The microstructure of the obtained fibers is presented in Figure 9. The composite polymer/ceramic fibers made of S2715 and S2818 are long and continuous. The length of fibers is larger than 100 µm. They are of irregular, but mostly of cylindrical shape. The fibers have a well-developed surface with open pores. Despite a slight difference in nanoparticle size in precursors, there is no significant difference in morphology of the fibers between the two Sicotrans powders.
Debinding of both types of fibers leads to a significant decrease of mechanical strength. The fibers are brittle and can break during manual manipulation. This is due to the fact that the binding polymer was removed by thermal treatment and only the iron oxide nanoparticles were left in the fiber volume. In addition, the removed polymer created open porosity, which contributes to the lowered mechanical properties of the fibers. This could be solved by choosing a different heating program and sintering the nanoparticles, the addition of binders and/or glass formers or simply more constituents that react with the base material. However, we wanted to avoid sintering of the particles to preserve the very well-developed surface of the fibers. Heat-treated fibers are shorter compared to the composites. This is possibly because of their breakage during manual manipulation and/or a collapse of the nanoparticles in the fiber volume due to the removal of PEO in their narrowest points.
Based on the micrographs we claim the open porosity seems to be increased because of the removal of PEO during debinding. Although the pores would not be penetrated during filtration due to typically high flow rates of a liquid, they improve the surface development of the spun fibers.
Conclusions
The composite polymer/ceramic fibers based on hematite were successfully spun. Transformation into purely ceramic fibers was also achieved. However, there is still room for improvement in terms of mechanical properties of the ceramic fibers (especially in filtration applications where the fibers are under fluid flow). Although it is possible to handle them manually, stronger forces may break them into needle-like structures.

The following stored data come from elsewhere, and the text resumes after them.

Background: an optimization exercise with open tools, aiming at a short achievable clock period and few clock cycles. Do not read the settings as production practice.
Only simulation tests tie the RTL to the original design; equivalence was not proved.
No activity file was given, so power comes from the tool's default toggle rates.

==> flow/design.v, too long to show whole: its modules and the start of the top module <==
// module tcf: 2021 lines
module tcf (
    input  wire        clk,
    input  wire        rst,         
    input  wire        req_valid,
    input  wire        req_write,
    input  wire [7:0]  req_addr,
    input  wire [31:0] req_wdata,
    output wire        req_ready,
    output reg         resp_valid,
    output reg  [31:0] resp_rdata
);
  // ...
==> flow/flow/run.sh <==
#!/bin/bash
set -euo pipefail
bash standard.sh SETUP_SLACK_MARGIN=6.5 \
    "BUFFER_PORTS_ARGS=-buffer_cell sky130_fd_sc_hd__buf_4" finish > flow_make.log 2>&1
==> flow/standard.sh <==
#!/bin/bash
# synth_recipe.tcl (not shown) runs the flow's synth.tcl, then flattens the netlist and writes it again
# the make line also repeats each setting of config.mk as NAME=value (left out here)
make -C /OpenROAD-flow-scripts/flow DESIGN_CONFIG=/design/flow/config.mk WORK_HOME=/design/flow/orfs CLKGATE_MAP_FILE= SYNTH_SCRIPT=/design/flow/synth_recipe.tcl "${@:-finish}"
==> flow/config.mk <==
export PLATFORM = sky130hd
export DESIGN_NAME = tcf
export DESIGN_NICKNAME = tcf
export VERILOG_FILES = /design/flow/design.v
export SDC_FILE = /design/flow/constraint.sdc
export NUM_CORES = 4
export LEC_CHECK = 0
export ABC_CLOCK_PERIOD_IN_PS = 3000
export CAP_MARGIN = 20
export CORE_MARGIN = 2
export CORE_UTILIZATION = 25
export PLACE_DENSITY = 0.4
export SLEW_MARGIN = 20
==> flow/constraint.sdc <==
create_clock -name core_clock -period 10.0 [get_ports {clk}]
set_input_delay 2.0000 -clock core_clock [delete_from_list [all_inputs] [get_ports {clk}]]
set_output_delay 2.0000 -clock core_clock [all_outputs]
set_load 0.01 [all_outputs]
==> results.toml, run 1 <==
[cells_and_area]
inv_count = 653
largest_reg_flops = 888
nMultiInputCombCells = 24422
fin_area_um2 = 302000
n_all_buffers = 2168
final-nonclk-buf-share_pct = 7.09
mostFrequentLayoutCells = "nand2_1, a21oi_1, xnor2_1"
dominant_cells = "multi-input gates"
final_nets = 31722
top_regs = "outq: 888 flops, pbuf: 512 flops"

[route]
top_layer = "met5"
avgViaCountPerCell = 5.81
drc = 0
detail_route.iter0.violations = 42953
wl_met1_mm = 710

[worst_setup_path]
crit_cells = 10
path_max_fanout = 8
worstReg2RegEnd = "crc_state[27]"
start_kind = "flop"
worstPathCellList = "xnor2_1 > xnor2_1 > xnor2_1 > xnor2_1 > xnor2_1 > nand2_1 > xnor2_1 > o22ai_1 > nor2_1 > o221ai_1"
r2r_slack_ns = 5.54
path_class = "reg2reg"

[synth]
synth_compound_area_share_pct = 19.1
synthDominantCellAreaShare_pct = 24.4
synthXorXnorAreaFrac_pct = 16.9
syn_inst = 31398

[global_routing]
grt-ovfl-total = 0
grt_pass1_vias = 233180
grt_max_degree = 167
grt_use_met1_pct = 44.1
grt_pass1_wl_mm = 2300
grt-busiest-layer = "met2"

[power]
clkPwrFrac_pct = 51.0
irDropWorstVdd_mv = 0.151
seqPwrFrac_pct = 44.7
p_comb_share_pct = 4.3

[sta]
max-slew-margin-rel_pct = 2.47
fin_skew_ns = 0.171

[status]
status = "no timing/DRC/antenna violations"

[clocking]
insertion_delay_ns = 1.17
path_clk_slew_ns = 0.06
h-tree-depth = 5

[placement]
globalplace.congestion = 1.06

[hold_path]
hold_path_class = "reg2reg"
Testbench counts, summed over its fixed seeds: cycles 16,087.
==> run 2, diff against run 1 <==
==> flow/run.sh (new file) <==
#!/bin/bash
# synth_recipe.tcl (not shown) runs the flow's synth.tcl, then flattens the netlist and writes it again
# the make line also repeats each setting of config.mk as NAME=value (left out here)
make -C /OpenROAD-flow-scripts/flow DESIGN_CONFIG=/design/flow/config.mk WORK_HOME=/design/flow/orfs CLKGATE_MAP_FILE= SYNTH_SCRIPT=/design/flow/synth_recipe.tcl finish
--- a/flow/config.mk
+++ b/flow/config.mk
@@ -10,4 +10,5 @@
 export CORE_MARGIN = 2
 export CORE_UTILIZATION = 25
 export PLACE_DENSITY = 0.4
+export SETUP_SLACK_MARGIN = 4
 export SLEW_MARGIN = 20
removed: flow/flow/run.sh
removed: flow/standard.sh
==> run 2 against run 1 <==
  * Now fails the layout checks on slew limit
  * Via count fell by 2.4%
  * Area after synthesis is the same
  * Largest power group unchanged
  * Combinational power fell by 4%
  * Non-clock buffer count down 714
  * Final area fell by 6.2%
  * Final cell count fell by 1.6%
  * Critical path depth is 5 higher
  * Register-to-register slack worse by 1.7 ns
==> results.toml, run 2 <==
[floorplanning]
core-area_um2 = 992000
row_count = 366
io_pins = 78
start_util_pct = 25.1
die_h_mm = 1.00
dieArea_um2 = 1000000
die_w_mm = 1.00

[hold_path]
hold_start = "i_d[12]"
whs_path_depth = 0
hold_end = "h_d[12]"
hold_path_class = "reg2reg"

[cells_and_area]
mostFrequentLayoutCells = "nand2_1, a21oi_1, xnor2_1"
multi_input_area_um2 = 151000
regArea_um2 = 86500
regMostFlops = "outq"
drive_gt1_share_pct = 9.02
area_delta_synth_final_pct = 13.8
final_nets = 30985
fin_area_um2 = 283000
top_regs = "outq: 888 flops, pbuf: 512 flops"
final_common_cell = "nand2_1"
fillers = 106819
largest_reg_flops = 888

[sta]
max-slew-margin-rel_pct = -5.49
final-hold-violation-count = 0
slew_viol_final = 1
period_needed_ns = 6.16
setup_tns_ns = 0
tightestPinTransition_ns = 1.58
rsz0062_at_grt = "no"
setup_viol = 0
fmax_mhz = 162
fin_skew_ns = 0.200
period_share_pct = 61.6

[route]
drtAntennaViolNets = 0
first_pass_iters = 12
detail_route.iter0.violations = 40106
drc = 0
wl_per_cell_um = 39.5
avgViaCountPerCell = 5.77
routed_wl_mm = 1740
num_vias = 253918

[clocking]
clock-sinks = 3290
cts_tree = "yes"
cts-root-buf = "clkbuf_16"
h-tree-depth = 5
cts_inserted_buffers = 440
cts.path.max_buffers = 5
insertion_delay_ns = 1.17
hold_buffers = 0
path_clk_slew_ns = 0.06

[worst_setup_path]
worstReg2RegEnd = "crc_state[19]"
r2r_slack_ns = 3.84
worstPathCellList = "inv_1 > ha_2 > buf_4 > and3b_1 > nand2_1 > o21ai_0 > o211ai_1 > or4_1 > a311oi_4 > buf_4 > o21a_2 > nor2_4 > xnor2_2 > xnor3_1 > a2111o_1"
rr_startpoint = "cpos[1]"
required_ns = 11.00
start_kind = "flop"
cp_data_arrival_time_ns = 7.15
ff2ff_path_depth = 15
critPathSlowestCell = "or4_1"
cpPeakStageDelay_ns = 0.75
crit_path_frequent_cell = "buf_4"
path_max_fanout = 17
crit_path_end_kind = "flop"
path_class = "reg2reg"

[power]
irDropWorstVdd_mv = 0.172
p_int_w = 0.0243
power_leakage_nw = 102
clkPwrFrac_pct = 51.2
power.density_nw_per_um2 = 115
p_sw_w = 0.00822
seqPwrFrac_pct = 44.7
p_comb_share_pct = 4.1
p_sw_share_pct = 25.3

[global_routing]
grt_max_degree = 192
grt_pass1_vias = 228543
grt-ovfl-total = 0
grt_pass1_wl_mm = 2250
grt_antenna_before_repair = 293
grt_usage_pct = 33.0

[synth]
synth_edf_count = 2019
synthDominantCellAreaShare_pct = 24.4
yosysWarnings = 7
syn_inst = 31398
synth_async_sr_flop_share_pct = 0
synth_area_leader_cell = "edfxtp_1"
ys_seq_area_share_pct = 34.6
yosysUniqueCellTypes = 109
synthTopCellsByArea = "edfxtp_1, xnor2_1, dfxtp_1, nand2_1, a21oi_1"
syn_avg_cell_area_um2 = 7.92
synth_most_common_cell = "nand2_1"
synth_common_cells = "nand2_1, a21oi_1, xnor2_1, nor2_1, clkbuf_1"
ys_ff_latch = 3290
synthesis.nets = 32138
synth_flop_cell = "edfxtp_1"
synth.cell_area_um2 = 249000

[placement]
io_buffers = 77
hpwl_mm = 1210
place_area_um2 = 268000
globalplace.congestion = 1.08

[status]
status = "failed layout checks"
violations = "slew limit"

[job]
cap_violations = 0
[run 2: power by group through the flow]
stage	clock network, W	logic, W	registers [W]
after floorplan	0	0.000581	0.0148
after global placement	0	0.00125	0.0148
after detailed placement	0	0.00125	0.0148
after CTS	0.0169	0.00125	0.0145
after global routing	0.0173	0.00131	0.0145
final	0.0167	0.00133	0.0145
[run 2: worst max path at each step]
stage / start / to
CTS: cpos[3] / crc_state[26]
global placement: cpos[1] / crc_state[19]
detailed placement: cpos[1] / crc_state[19]
floorplan: h_v / pth[2]
finish: cpos[1] / crc_state[19]
global route: cpos[1] / crc_state[19]
[run 2: repair_timing]
item	4_1_cts	5_1_grt
endpoints found under the setup margin	23	3
resized for setup	16	4
hold endpoints to repair	0	0
buffers inserted	8	0
gates cloned	1	0
pin swaps	3	0
[run 2: kinds of logic after synthesis]
| family | share of synthesized area (%) |
|---|---|
| simple gates | 17.2 |
| compound gates | 19.1 |
| xor+xnor | 16.9 |
| buf+inv | 5.62 |
| flops | 34.6 |
| fa+ha+maj | 4.87 |
| mux | 1.76 |
[run 2: cell type report]
| type | instances | share of cell area, % |
|---|---|---|
| clock inverter | 184 | 0.689 |
| tap | 13248 | 5.85 |
| inverter | 649 | 0.865 |
| sequential | 3290 | 30.5 |
| multi-input combinational | 24410 | 53.3 |
| antenna | 191 | 0.169 |
| clock buffer | 617 | 4.43 |
| timing repair buffer | 1454 | 4.14 |
[run 2: worst max-delay path: cells and delay by family (launching register included)]
kind | cells | cell delay [ns]
simple gates | 4 | 1.77
compound gates | 5 | 1.74
xor+xnor | 2 | 0.86
buf+inv | 3 | 0.77
flops | 1 | 0.47
fa+ha+maj | 1 | 0.38
[run 2: layer usage]
layer	GRT usage (%)	share of wire [%]	vias to the layer above	wire, um
li1	-	-	104944	-
met1	43.4	41	126719	718000
met2	47.0	40	17821	703000
met3	10.3	11	4362	193000
met4	20.2	7.3	72	126000
met5	0.0945	0.031	-	535
[run 2: metrics by stage]
step	power [W]	setup WS, ns	utilization [%]	cells	hold slack [ns]
after global routing	0.0332	4.00	28.5	43864	0.349
after global placement	0.0161	3.04	26.9	43031	0.358
after CTS	0.0326	4.03	28.5	43846	0.371
after detailed placement	0.0161	3.17	27.0	43036	0.356
after floorplan	0.0154	4.58	-	31398	0.346
final	0.0326	3.84	28.5	44043	0.362

-- re-timing with driven ports --
How much do the figures lean on ideal ports? The routed layouts below were timed once more, with nothing changed but the port constraints. Step 1 (the two cells are an assumption about what drives the block):
set clk [get_ports {clk}]
set_driving_cell -lib_cell sky130_fd_sc_hd__clkbuf_16 $clk
set_driving_cell -lib_cell sky130_fd_sc_hd__buf_2 [delete_from_list [all_inputs] $clk]
Step 2 also shifts input and output timing later by t, the mid clock arrival at the registers, as if the neighbouring blocks saw the same clock. a / b / c = no drivers / after step 1 / after step 2; a / b = the first two.
| run | shift t [ns] | slack for setup (ns) | hold slack, ns | latest minus earliest clock arrival (ns) | worst slew at a driven data input, ns |
|---|---|---|---|---|---|
| run 1 | 1.264 | 5.537 / 5.537 / 5.537 | 0.318 / 0.318 / 0.318 | 0.177 / 0.177 | 0.19 |
| run 2 | 1.244 | 3.843 / 3.843 / 3.843 | 0.362 / 0.362 / 0.362 | 0.209 / 0.208 | 0.10 |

It is worth emphasizing that in this work we used a very simple composition, namely: solvent, ceramic nanopowders and fiber-forming agent. It is very likely that the addition of more ceramic phases, especially glass formers, will provide additional mechanical improvements.

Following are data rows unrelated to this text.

Source: an optimization exercise on an open RTL-to-GDS flow (aim: small area). Production flows keep margins and buffers that such runs may drop. Only simulation tests tie the RTL to the original design; equivalence was not proved. No activity file was given, so power comes from the tool's default toggle rates.

Design crtc6845, start of the top module:
module crtc6845 (
    input             clk,
    input             rst,
    input             ce,
    input             bus_en,
    input             bus_rs,
    input             bus_rw,
    input      [7:0]  bus_din,
    input             lpstb,
    output     [7:0]  dout,
    output            de,
    output            hsync,
    output            vsync,
    output            cursor,
    output     [13:0] ma,
    output     [4:0]  ra,
    output            frame_start,
    output            geom_evt,
    output            geom_valid,
    output            upd_valid,
    output     [13:0] upd_addr,
    output            upd_strobe
);
    localparam [2:0] UPD_DELAY = 3'd4;
    function [15:0] add;
        input [15:0] a, b;
        input        ci;
        integer i;
        reg     c;
        begin
            c = ci;
            for (i = 0; i < 16; i = i + 1) begin
                add[i] = a[i] ^ b[i] ^ c;
                c      = (a[i] & b[i]) | (c & (a[i] ^ b[i]));
  ...
Size: about 0.015 mm^2 of cells after synthesis.
Settings: LEC_CHECK=0, ABC_AREA=1, CAP_MARGIN=0, CORE_MARGIN=2, CORE_UTILIZATION=40, CTS_BUF_LIST=sky130_fd_sc_hd__clkbuf_16, CTS_CLUSTER_DIAMETER=100, CTS_CLUSTER_SIZE=25, GPL_TIMING_DRIVEN=0, PLACE_DENSITY=0.6, SLEW_MARGIN=0; clock period 15.0 ns.
standard.sh (not shown) runs the stock make flow with config.mk's settings and CLKGATE_MAP_FILE= SYNTH_SCRIPT=/design/flow/synth_recipe.tcl, a recipe that flattens the netlist after the stock synthesis.
==> flow/flow/run.sh <==
#!/bin/bash
# Own layout flow: the standard flow (standard.sh, ORFS scripts and
# settings) with three changes that only affect how the netlist is mapped:
#  - ABC maps the logic with an area-oriented script (dch + amap, twice)
#    in place of ORFS's abc_area.script;
#  - no ADDER_MAP_FILE, so the ripple arithmetic of the RTL is left to ABC
#    instead of being extracted into fa/ha cells first;
#  - ports are buffered with sky130_fd_sc_hd__buf_1 (still one buffer per port).
# Each tool's output goes to the ORFS logs under orfs/logs; the make output
# goes to standard_flow.log in this folder.
set -euo pipefail
here=$(pwd)
mkdir -p "$here/scripts_mod"
cp -r "$FLOW_HOME/scripts/." "$here/scripts_mod/"
cp "$here/flow/abc_area.script" "$here/scripts_mod/abc_area.script"
bash "$here/standard.sh" SCRIPTS_DIR="$here/scripts_mod" ADDER_MAP_FILE= \
    "BUFFER_PORTS_ARGS=-buffer_cell sky130_fd_sc_hd__buf_1" finish > "$here/standard_flow.log" 2>&1
==> flow/flow/abc_area.script <==
strash
dch -f
amap
strash
dch -f
amap
topo
Then changed:
CAP_MARGIN = 20   (was 0)
CTS_CLUSTER_SIZE = 20   (was 25)
SLEW_MARGIN = 20   (was 0)
=> Core utilization stays flat; synthesized cell count stays the same; cell count hardly moves; worst setup slack got worse by 0.056 ns; final area is about the same; total power went down by 0.43%; register-to-register slack is better by 0.17 ns; first-iteration DRC count goes down by 5.8%; clock skew is lower by 0.012 ns.
Then changed:
==> flow/flow/run.sh (replaced) <==
#!/bin/bash
# Own layout flow: the standard flow (standard.sh, ORFS scripts and
# settings) with these changes to how the layout is made:
#  - ABC maps the logic with an area-oriented script (&deepsyn, then dch +
#    amap twice) in place of ORFS's abc_area.script;
#  - no ADDER_MAP_FILE, so the ripple arithmetic of the RTL is left to ABC
#    instead of being extracted into fa/ha cells first;
#  - ports are buffered with sky130_fd_sc_hd__buf_1 (still one buffer per port);
#  - the clock tree uses clusters of 12 sinks under clkbuf_8 leaf buffers, a
#    clkbuf_4 root and no dummy loads.
# Each tool's output goes to its own log under orfs/logs; the make output
# goes to standard_flow.log in this folder.
set -euo pipefail
here=$(pwd)
mkdir -p "$here/scripts_mod"
cp -r "$FLOW_HOME/scripts/." "$here/scripts_mod/"
cp "$here/flow/abc_area.script" "$here/scripts_mod/abc_area.script"
cts="-sink_clustering_enable -repair_clock_nets -sink_clustering_size 12"
cts="$cts -sink_clustering_max_diameter 60 -buf_list sky130_fd_sc_hd__clkbuf_8"
cts="$cts -root_buf sky130_fd_sc_hd__clkbuf_4 -dont_use_dummy_load"
bash "$here/standard.sh" SCRIPTS_DIR="$here/scripts_mod" ADDER_MAP_FILE= \
    "BUFFER_PORTS_ARGS=-buffer_cell sky130_fd_sc_hd__buf_1" "CTS_ARGS=$cts" \
    finish > "$here/standard_flow.log" 2>&1
==> flow/flow/abc_area.script (replaced) <==
strash
&get -n
&deepsyn -J 50 -T 300
&put
dch -f
amap
strash
dch -f
amap
topo
CTS_BUF_LIST = sky130_fd_sc_hd__clkbuf_8   (was sky130_fd_sc_hd__clkbuf_16)
CTS_CLUSTER_DIAMETER = 60   (was 100)
CTS_CLUSTER_SIZE = 12   (was 20)
Effect: Die area is lower by about 5.5%; wire length hardly moves; design area is lower by 6.4%; synthesized cell count is lower by 6.0%; hold slack stays flat; utilization is lower by 0.36 points; clock-buffer cell count is higher by 11; synthesized area is lower by 5.7%; worst setup slack improved by 0.46 ns; final cell count is lower by about 5%; total power is higher by about 17%.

We assume that the produced fibers are characterized by high adsorption capacity resulting from a very well-developed surface area, which makes them a viable option for adsorption applications.28–30 Electrostatically stabilized Fe2O3 dispersion combined with PEO water solution provides an environmentally friendly and cost-effective precursor for fiber formation with the use of the RJS method. Furthermore, it has been proved that RJS constitutes an alternative for production of fibers. This technique minimizes or eliminates limitations associated with the methods presently used for fabricating fibers.
Footnotes
Funding
This work was supported by Switzerland through the Swiss Contribution to the enlarged European Union within the project “Novel nanocomposite filter media for adsorption based water treatment – NANOSORP”, PSRP: 209/2010.
Acknowledgments
We would like to thank Mr Heinz Altorfer for his tremendous help with designing and realization of the spinneret and Dr. Jakub Michalski for fruitful discussions.